• EXERCISE BRIEF:
Some of the lines below need repeating. Reproduce exactly those between the lines holding "Simple-gate share of" and "Die area: 5680 µm²", inclusive.

[Dataset entries]
►

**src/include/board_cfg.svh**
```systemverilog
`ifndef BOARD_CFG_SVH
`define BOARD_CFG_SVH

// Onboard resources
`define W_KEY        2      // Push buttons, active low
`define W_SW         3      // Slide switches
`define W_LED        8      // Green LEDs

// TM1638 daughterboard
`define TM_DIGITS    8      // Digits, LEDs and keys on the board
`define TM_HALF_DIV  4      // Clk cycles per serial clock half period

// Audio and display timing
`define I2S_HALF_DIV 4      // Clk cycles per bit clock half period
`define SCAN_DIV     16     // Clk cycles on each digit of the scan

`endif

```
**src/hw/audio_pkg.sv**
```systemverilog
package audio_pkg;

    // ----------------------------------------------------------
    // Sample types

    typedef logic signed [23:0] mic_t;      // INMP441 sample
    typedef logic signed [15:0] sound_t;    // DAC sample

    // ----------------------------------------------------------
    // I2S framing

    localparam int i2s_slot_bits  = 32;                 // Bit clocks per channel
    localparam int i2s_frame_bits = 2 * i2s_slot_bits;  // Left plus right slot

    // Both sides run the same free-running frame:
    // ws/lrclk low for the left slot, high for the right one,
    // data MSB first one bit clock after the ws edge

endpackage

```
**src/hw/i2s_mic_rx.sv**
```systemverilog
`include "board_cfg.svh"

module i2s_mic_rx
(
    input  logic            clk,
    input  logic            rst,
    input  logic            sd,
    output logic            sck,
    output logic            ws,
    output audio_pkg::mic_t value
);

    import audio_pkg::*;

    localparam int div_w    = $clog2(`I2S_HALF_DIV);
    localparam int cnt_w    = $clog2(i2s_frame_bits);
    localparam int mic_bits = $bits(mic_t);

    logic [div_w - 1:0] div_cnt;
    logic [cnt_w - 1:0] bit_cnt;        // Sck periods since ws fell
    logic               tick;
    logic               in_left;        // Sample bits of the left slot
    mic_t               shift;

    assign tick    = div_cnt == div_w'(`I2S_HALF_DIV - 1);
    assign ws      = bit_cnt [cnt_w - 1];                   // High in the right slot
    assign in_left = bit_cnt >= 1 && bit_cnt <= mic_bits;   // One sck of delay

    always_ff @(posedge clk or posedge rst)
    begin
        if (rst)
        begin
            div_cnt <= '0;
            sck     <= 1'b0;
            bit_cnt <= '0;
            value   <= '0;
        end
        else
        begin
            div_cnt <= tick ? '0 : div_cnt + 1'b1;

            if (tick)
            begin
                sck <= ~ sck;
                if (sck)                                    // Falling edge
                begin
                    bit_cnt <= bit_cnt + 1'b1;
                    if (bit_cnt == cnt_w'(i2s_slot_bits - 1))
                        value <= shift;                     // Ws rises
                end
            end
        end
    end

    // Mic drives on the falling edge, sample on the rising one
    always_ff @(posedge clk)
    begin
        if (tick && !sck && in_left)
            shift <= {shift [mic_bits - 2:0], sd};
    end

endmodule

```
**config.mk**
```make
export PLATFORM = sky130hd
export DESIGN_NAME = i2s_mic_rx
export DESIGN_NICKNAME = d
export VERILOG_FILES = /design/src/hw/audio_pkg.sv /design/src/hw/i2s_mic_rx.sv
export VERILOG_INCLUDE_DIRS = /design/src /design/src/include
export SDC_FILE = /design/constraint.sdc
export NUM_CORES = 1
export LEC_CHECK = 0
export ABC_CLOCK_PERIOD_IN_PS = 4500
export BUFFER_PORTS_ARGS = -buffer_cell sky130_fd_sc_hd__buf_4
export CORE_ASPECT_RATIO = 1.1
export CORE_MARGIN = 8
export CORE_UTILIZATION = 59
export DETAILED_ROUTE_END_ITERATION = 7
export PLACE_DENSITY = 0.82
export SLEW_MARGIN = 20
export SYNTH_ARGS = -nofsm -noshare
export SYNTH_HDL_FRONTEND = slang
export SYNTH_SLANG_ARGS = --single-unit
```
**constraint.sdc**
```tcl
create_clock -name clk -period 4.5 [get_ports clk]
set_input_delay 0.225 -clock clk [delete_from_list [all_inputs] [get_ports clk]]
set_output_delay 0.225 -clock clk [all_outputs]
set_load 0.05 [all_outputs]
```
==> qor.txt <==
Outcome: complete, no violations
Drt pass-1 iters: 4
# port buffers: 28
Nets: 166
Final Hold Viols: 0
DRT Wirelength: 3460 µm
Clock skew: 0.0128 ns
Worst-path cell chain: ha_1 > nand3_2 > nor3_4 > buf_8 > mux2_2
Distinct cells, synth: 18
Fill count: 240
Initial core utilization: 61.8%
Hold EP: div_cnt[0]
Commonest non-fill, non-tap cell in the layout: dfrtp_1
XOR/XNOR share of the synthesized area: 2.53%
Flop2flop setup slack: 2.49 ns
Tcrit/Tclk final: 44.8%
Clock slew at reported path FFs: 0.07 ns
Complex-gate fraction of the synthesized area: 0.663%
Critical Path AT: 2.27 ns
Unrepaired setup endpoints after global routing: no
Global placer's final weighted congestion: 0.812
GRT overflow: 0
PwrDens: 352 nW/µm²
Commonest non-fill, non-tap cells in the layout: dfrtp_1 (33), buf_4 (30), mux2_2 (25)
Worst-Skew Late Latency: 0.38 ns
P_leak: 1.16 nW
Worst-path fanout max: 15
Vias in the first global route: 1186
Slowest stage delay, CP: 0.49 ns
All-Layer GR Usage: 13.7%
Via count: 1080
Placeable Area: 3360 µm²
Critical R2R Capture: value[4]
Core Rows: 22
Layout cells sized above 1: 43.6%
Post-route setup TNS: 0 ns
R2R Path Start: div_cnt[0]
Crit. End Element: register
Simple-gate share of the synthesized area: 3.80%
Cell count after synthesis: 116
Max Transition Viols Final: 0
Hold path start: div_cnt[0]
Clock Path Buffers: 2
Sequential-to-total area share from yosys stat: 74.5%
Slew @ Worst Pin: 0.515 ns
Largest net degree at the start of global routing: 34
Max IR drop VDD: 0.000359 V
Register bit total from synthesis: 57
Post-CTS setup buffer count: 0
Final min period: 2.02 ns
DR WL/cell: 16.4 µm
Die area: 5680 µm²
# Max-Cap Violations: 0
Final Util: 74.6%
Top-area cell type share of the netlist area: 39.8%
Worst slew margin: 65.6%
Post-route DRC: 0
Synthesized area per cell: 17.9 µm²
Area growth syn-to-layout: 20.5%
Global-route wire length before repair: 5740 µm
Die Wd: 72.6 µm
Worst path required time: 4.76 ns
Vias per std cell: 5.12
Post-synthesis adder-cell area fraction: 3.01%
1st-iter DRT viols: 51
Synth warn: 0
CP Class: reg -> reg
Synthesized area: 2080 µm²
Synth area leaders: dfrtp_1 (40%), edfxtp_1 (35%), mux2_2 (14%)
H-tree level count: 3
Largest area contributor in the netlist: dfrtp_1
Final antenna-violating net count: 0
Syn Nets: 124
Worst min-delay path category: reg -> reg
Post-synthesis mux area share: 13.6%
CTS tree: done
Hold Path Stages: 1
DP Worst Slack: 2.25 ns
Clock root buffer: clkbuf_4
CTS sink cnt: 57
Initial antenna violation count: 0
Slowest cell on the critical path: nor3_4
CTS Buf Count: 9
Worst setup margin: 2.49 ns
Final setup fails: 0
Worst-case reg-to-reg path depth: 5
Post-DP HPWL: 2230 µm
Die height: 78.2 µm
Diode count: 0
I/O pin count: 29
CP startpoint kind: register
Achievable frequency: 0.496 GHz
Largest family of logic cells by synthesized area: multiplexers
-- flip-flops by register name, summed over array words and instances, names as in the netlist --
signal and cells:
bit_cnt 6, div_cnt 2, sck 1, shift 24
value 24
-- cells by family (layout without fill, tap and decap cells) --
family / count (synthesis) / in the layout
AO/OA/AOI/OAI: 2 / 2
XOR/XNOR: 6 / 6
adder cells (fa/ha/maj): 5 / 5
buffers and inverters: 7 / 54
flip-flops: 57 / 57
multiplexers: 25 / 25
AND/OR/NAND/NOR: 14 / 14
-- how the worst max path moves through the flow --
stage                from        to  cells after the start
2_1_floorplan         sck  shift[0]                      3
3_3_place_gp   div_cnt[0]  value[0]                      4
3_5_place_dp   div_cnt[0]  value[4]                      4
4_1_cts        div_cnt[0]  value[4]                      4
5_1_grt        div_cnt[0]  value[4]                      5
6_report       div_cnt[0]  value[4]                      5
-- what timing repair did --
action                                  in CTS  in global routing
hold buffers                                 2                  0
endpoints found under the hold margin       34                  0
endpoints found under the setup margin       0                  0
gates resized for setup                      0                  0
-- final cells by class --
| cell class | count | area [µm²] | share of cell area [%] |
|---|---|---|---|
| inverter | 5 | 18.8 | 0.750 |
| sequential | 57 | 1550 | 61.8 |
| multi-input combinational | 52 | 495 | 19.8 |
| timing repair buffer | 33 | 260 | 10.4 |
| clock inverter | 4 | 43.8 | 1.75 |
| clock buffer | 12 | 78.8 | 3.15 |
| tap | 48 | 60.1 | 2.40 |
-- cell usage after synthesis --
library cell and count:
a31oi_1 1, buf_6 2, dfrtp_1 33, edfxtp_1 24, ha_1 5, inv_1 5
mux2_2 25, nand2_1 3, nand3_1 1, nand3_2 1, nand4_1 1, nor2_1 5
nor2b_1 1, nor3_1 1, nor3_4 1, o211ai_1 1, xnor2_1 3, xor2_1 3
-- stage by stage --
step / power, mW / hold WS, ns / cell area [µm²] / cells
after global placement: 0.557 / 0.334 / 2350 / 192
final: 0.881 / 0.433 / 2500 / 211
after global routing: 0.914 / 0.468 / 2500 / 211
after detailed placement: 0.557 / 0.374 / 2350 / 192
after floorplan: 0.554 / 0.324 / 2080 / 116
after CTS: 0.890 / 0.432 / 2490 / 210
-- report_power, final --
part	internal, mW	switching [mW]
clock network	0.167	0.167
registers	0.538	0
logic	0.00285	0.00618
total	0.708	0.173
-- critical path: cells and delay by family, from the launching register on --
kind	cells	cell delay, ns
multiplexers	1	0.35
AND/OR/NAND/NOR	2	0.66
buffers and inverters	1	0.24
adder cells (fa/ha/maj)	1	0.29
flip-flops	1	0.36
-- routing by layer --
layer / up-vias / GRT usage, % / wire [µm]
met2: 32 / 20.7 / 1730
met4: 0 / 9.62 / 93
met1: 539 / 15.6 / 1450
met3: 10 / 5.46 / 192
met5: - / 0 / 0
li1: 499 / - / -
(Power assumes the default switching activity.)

◄
►

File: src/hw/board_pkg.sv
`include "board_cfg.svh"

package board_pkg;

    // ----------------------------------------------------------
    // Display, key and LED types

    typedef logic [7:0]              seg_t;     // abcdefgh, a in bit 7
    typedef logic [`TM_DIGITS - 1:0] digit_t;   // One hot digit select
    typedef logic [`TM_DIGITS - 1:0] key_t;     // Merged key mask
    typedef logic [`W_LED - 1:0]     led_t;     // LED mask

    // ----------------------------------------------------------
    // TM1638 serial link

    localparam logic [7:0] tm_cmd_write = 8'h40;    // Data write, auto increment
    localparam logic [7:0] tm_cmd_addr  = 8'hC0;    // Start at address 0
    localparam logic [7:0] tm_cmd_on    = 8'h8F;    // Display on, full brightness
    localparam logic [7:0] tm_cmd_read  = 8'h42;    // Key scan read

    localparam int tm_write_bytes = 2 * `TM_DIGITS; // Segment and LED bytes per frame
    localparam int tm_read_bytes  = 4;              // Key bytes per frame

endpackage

◄
►

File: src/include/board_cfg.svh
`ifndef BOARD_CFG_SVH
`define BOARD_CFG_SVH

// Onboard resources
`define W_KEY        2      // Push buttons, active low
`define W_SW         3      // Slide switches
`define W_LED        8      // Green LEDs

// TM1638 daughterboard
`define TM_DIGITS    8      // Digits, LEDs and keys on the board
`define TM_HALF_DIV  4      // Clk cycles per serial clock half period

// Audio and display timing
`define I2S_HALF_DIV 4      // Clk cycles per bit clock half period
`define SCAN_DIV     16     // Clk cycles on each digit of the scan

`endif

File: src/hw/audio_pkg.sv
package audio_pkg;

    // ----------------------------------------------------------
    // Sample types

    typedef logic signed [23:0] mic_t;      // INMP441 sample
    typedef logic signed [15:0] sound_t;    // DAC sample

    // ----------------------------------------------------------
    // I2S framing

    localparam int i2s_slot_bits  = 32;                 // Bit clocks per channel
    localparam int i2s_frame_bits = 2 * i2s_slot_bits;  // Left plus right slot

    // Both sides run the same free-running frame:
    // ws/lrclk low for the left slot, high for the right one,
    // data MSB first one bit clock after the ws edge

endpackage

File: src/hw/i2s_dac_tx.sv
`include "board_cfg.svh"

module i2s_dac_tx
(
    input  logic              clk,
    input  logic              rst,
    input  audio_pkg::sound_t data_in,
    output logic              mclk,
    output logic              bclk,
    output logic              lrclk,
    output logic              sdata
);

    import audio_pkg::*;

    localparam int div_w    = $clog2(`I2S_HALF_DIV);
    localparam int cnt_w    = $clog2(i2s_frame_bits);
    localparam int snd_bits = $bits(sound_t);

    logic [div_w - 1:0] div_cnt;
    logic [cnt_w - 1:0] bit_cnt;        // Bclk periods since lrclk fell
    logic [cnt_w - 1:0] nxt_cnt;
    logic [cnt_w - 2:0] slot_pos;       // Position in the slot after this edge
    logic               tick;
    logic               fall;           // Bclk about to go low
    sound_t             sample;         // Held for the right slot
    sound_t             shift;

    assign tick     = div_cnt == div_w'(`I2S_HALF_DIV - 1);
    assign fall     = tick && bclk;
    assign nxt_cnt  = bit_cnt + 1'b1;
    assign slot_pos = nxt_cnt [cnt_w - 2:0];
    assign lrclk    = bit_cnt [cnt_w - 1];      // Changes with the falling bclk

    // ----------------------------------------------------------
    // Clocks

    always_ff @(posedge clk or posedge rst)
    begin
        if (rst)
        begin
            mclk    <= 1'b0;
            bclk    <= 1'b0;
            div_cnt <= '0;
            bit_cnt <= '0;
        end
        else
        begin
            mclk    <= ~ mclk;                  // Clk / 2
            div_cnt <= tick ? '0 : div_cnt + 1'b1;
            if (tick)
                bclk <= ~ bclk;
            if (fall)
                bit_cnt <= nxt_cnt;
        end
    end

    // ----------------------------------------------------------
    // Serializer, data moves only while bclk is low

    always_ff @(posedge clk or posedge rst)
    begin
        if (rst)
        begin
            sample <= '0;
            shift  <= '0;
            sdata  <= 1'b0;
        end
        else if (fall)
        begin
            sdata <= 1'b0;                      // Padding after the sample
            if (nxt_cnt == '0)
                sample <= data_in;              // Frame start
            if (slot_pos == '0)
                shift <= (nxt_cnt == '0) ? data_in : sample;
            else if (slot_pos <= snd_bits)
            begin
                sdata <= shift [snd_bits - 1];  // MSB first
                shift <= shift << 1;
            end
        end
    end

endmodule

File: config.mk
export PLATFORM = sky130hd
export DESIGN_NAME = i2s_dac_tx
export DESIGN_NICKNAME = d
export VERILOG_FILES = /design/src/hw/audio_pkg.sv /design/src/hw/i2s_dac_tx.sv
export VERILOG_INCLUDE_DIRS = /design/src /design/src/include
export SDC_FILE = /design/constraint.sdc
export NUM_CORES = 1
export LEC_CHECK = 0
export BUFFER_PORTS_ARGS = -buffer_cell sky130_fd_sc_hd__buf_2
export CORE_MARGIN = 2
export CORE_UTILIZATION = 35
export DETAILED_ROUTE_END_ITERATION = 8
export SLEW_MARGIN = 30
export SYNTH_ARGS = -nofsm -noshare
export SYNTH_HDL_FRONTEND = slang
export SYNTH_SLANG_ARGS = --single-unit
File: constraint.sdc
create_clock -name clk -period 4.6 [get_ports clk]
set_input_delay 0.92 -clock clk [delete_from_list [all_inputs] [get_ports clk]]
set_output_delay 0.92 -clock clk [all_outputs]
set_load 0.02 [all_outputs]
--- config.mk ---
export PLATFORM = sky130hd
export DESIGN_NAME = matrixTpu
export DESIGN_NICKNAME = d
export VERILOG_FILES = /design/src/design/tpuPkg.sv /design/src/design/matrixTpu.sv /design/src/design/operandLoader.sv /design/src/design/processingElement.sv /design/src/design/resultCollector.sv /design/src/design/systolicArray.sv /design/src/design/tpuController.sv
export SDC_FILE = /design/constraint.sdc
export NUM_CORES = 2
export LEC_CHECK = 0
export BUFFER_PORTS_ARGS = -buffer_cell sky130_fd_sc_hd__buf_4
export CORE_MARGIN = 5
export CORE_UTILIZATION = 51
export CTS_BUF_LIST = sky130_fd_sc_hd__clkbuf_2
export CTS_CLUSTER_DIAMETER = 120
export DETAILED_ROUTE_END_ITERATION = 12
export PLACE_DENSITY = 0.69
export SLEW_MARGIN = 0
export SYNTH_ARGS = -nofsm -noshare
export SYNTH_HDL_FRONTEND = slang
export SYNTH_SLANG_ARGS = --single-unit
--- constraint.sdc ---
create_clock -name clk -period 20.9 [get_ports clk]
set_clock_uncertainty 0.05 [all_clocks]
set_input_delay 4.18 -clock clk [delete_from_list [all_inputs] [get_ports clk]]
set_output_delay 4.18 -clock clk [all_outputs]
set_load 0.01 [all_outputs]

◄

• FINAL ANSWER:
Simple-gate share of the synthesized area: 3.80%
Cell count after synthesis: 116
Max Transition Viols Final: 0
Hold path start: div_cnt[0]
Clock Path Buffers: 2
Sequential-to-total area share from yosys stat: 74.5%
Slew @ Worst Pin: 0.515 ns
Largest net degree at the start of global routing: 34
Max IR drop VDD: 0.000359 V
Register bit total from synthesis: 57
Post-CTS setup buffer count: 0
Final min period: 2.02 ns
DR WL/cell: 16.4 µm
Die area: 5680 µm²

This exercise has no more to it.